The strategy is to have one source code version, and to use the 2to3 tool for publishing a Python3 compatible version.
The first problem was that we use the pytest runner, that depends on logilab.common.testlib which extends the unittest module.
Without major modification we could use unittest2 instead of unittest in Python2.6. I thought that the unittest2 module was equivalent to the unittest in Python3, but then realized I was wrong:
I did not investigate if there are other unittest and unittest2 versions corresponding.
What we can see is that the 3.1 version of unittest is different from everything else; whereas the 2.6-unittest2 is equivalent to 3.2-unittest. So, after trying to run pytest on Python3.1 and since there is a backport of unittest2 for Python3.1, it became clear that the best is to ignore py3.1-unittest and work on Python3.2 and unittest2 directly.
Meanwhile, some work was being done on logilab-common to switch from unittest to unittest2. This was included in logilab.common-0.52.

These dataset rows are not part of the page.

$ cat src/rtl/instruction_loader.sv
// Streams program bytes into 32-bit instruction words and writes each word to
// instruction memory at BASE_ADDR + 4*index; reports done/error per session.
module instruction_loader
    import mips_pkg::*;
#(
    parameter int          DEPTH     = 256,
    parameter logic [31:0] BASE_ADDR = 32'h0000_0000
) (
    input  logic                   clk,
    input  logic                   reset_n,
    input  logic                   start,
    input  logic [7:0]             byte_data,
    input  logic                   byte_valid,
    input  logic                   byte_last,
    output logic                   byte_ready,
    output logic                   mem_write,
    output logic [31:0]            mem_address,
    output logic [31:0]            mem_data,
    output logic                   busy,
    output logic                   done,
    output logic                   error,
    output logic [$clog2(DEPTH):0] word_count,
    output load_state_t            dbg_state
);

    localparam int IW = $clog2(DEPTH) + 1;

    load_state_t     r_state;
    logic [IW-1:0]   r_index;
    logic            r_last;
    logic            r_byte_ready;
    logic            r_mem_write;
    logic [31:0]     r_mem_address;
    logic [31:0]     r_mem_data;
    logic            r_busy;
    logic            r_done;
    logic            r_error;

    logic                  w_accept;
    logic [BYTE_CNT_W-1:0] w_count;
    logic [31:0]           w_word;

    // Handshake: a byte moves on a rising edge where byte_valid && byte_ready.
    assign w_accept = byte_valid & r_byte_ready;

    byte_packer u_packer (
        .clk     (clk),
        .reset_n (reset_n),
        .i_clear (start),
        .i_shift (w_accept),
        .i_byte  (byte_data),
        .o_count (w_count),
        .o_word  (w_word)
    );

    always_ff @(posedge clk or negedge reset_n) begin
        if (!reset_n) begin
            r_state       <= ST_IDLE;
            r_index       <= '0;
            r_last        <= 1'b0;
            r_byte_ready  <= 1'b0;
            r_mem_write   <= 1'b0;
            r_mem_address <= BASE_ADDR;
            r_mem_data    <= '0;
            r_busy        <= 1'b0;
            r_done        <= 1'b0;
            r_error       <= 1'b0;
        end else if (start) begin
            // Restart from any state; overrides a same-cycle byte or write.
            r_state       <= ST_RECEIVE;
            r_index       <= '0;
            r_last        <= 1'b0;
            r_byte_ready  <= 1'b1;
            r_mem_write   <= 1'b0;
            r_mem_address <= BASE_ADDR;
            r_busy        <= 1'b1;
            r_done        <= 1'b0;
            r_error       <= 1'b0;
        end else begin
            case (r_state)
                ST_RECEIVE: begin
                    if (w_accept) begin
                        if (r_index == IW'(DEPTH)) begin
                            r_state      <= ST_ERROR;
                            r_byte_ready <= 1'b0;
                            r_busy       <= 1'b0;
                            r_error      <= 1'b1;
                        end else if (w_count == BYTE_CNT_W'(WORD_BYTES - 1)) begin
                            r_state       <= ST_WRITE;
                            r_byte_ready  <= 1'b0;
                            r_mem_write   <= 1'b1;
                            r_mem_data    <= w_word;
                            r_mem_address <= word_addr(BASE_ADDR, 32'(r_index));
                            r_last        <= byte_last;
                        end else if (byte_last) begin
                            r_state      <= ST_ERROR;
                            r_byte_ready <= 1'b0;
                            r_busy       <= 1'b0;
                            r_error      <= 1'b1;
                        end
                    end
                end
                ST_WRITE: begin
                    r_mem_write <= 1'b0;
                    r_index     <= r_index + IW'(1);
                    if (r_last) begin
                        r_state <= ST_DONE;
                        r_busy  <= 1'b0;
                        r_done  <= 1'b1;
                    end else begin
                        r_state      <= ST_RECEIVE;
                        r_byte_ready <= 1'b1;
                    end
                end
                default: ;
            endcase
        end
    end

    assign byte_ready  = r_byte_ready;
    assign mem_write   = r_mem_write;
    assign mem_address = r_mem_address;
    assign mem_data    = r_mem_data;
    assign busy        = r_busy;
    assign done        = r_done;
    assign error       = r_error;
    assign word_count  = r_index;
    assign dbg_state   = r_state;

endmodule
$ cat config.mk
export PLATFORM = sky130hd
export DESIGN_NAME = instruction_loader
export DESIGN_NICKNAME = d
export VERILOG_FILES = /design/src/rtl/mips_pkg.sv /design/src/rtl/byte_packer.sv /design/src/rtl/instruction_loader.sv
export SDC_FILE = /design/constraint.sdc
export NUM_CORES = 1
export LEC_CHECK = 0
export CELL_PAD_IN_SITES_DETAIL_PLACEMENT = 0
export CELL_PAD_IN_SITES_GLOBAL_PLACEMENT = 2
export CORE_ASPECT_RATIO = 0.75
export CORE_MARGIN = 2
export CORE_UTILIZATION = 28
export CTS_CLUSTER_SIZE = 10
export DETAILED_ROUTE_END_ITERATION = 8
export GPL_TIMING_DRIVEN = 0
export PLACE_DENSITY = 0.82
export SYNTH_ARGS = -nofsm -noshare
export SYNTH_HDL_FRONTEND = slang
export SYNTH_SLANG_ARGS = --single-unit
$ cat constraint.sdc
create_clock -name clk -period 2 [get_ports clk]
set_input_delay 0.2 -clock clk [delete_from_list [all_inputs] [get_ports clk]]
set_output_delay 0.2 -clock clk [all_outputs]
set_load 0.01 [all_outputs]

The -3 option of python2.6 warns about Python3 incompatible stuff.
Since I already knew that pytest would work with unittest2, I wanted to know as fast as possible if pytest would run on Python3.x. So I run all logilab.common tests with "python2.6 -3 bin/pytest" and found a couple of problems that I quick-fixed or discarded, waiting to know the real solution.
The 2to3 script (from the 2to3 library) does its best to transform Python2.x code into Python3 compatible code, but manual work is often needed to handle some cases. For example file is not considered a deprecated base class, calls to raw_input(...) are handled but not using raw_input as an instance attribute, etc. At times, 2to3 can be overzealous, and for example do modifications such as:
- for name, local_node in node.items(): + for name, local_node in list(node.items()):
After a while, I found that the best solution was to adopt the following working procedure:
2to3-2.6 -n -w *py test/*py ureports/*py
Since we are in a mercurial repository we don't need backups (-n) and we can write the modifications to the files directly (-w).
I used two repositories when working on logilab.common, one for Python2 and one for Python3, because other tools, like astng and pylint, depend on that library. Setting the PYTHONPATH was enough to get astng and pylint to use the right version.
import __builtin__ as builtins # 2to3 will tranform '__builtin__' to 'builtins'
The most difficult point is the replacement of str/unicode by bytes/str.
In Python3.x, we only use unicode strings called just str (the u'' syntax and unicode disappear), but everything written on disk will have to be converted to bytes, with some explicit encoding. In Python3.x, file descriptors have a defined encoding, and will automatically transform the strings to bytes.
I wrote two functions in logilab.common.compat. One converts str to bytes and the other simply ignores the encoding in case of 3.x where it was expected in 2.x. But there might be a need to write additional tests to make sure the modifications work as expected.
As a general conclusion, I found no need for using sa2to3, although it might be a very good tool. I would instead suggest to have a small compat module and keep only one version of the code, as far as possible. The code base being either on 2.x or on 3.x and using the (possibly customized) 2to3 or 3to2 scripts to publish two different versions.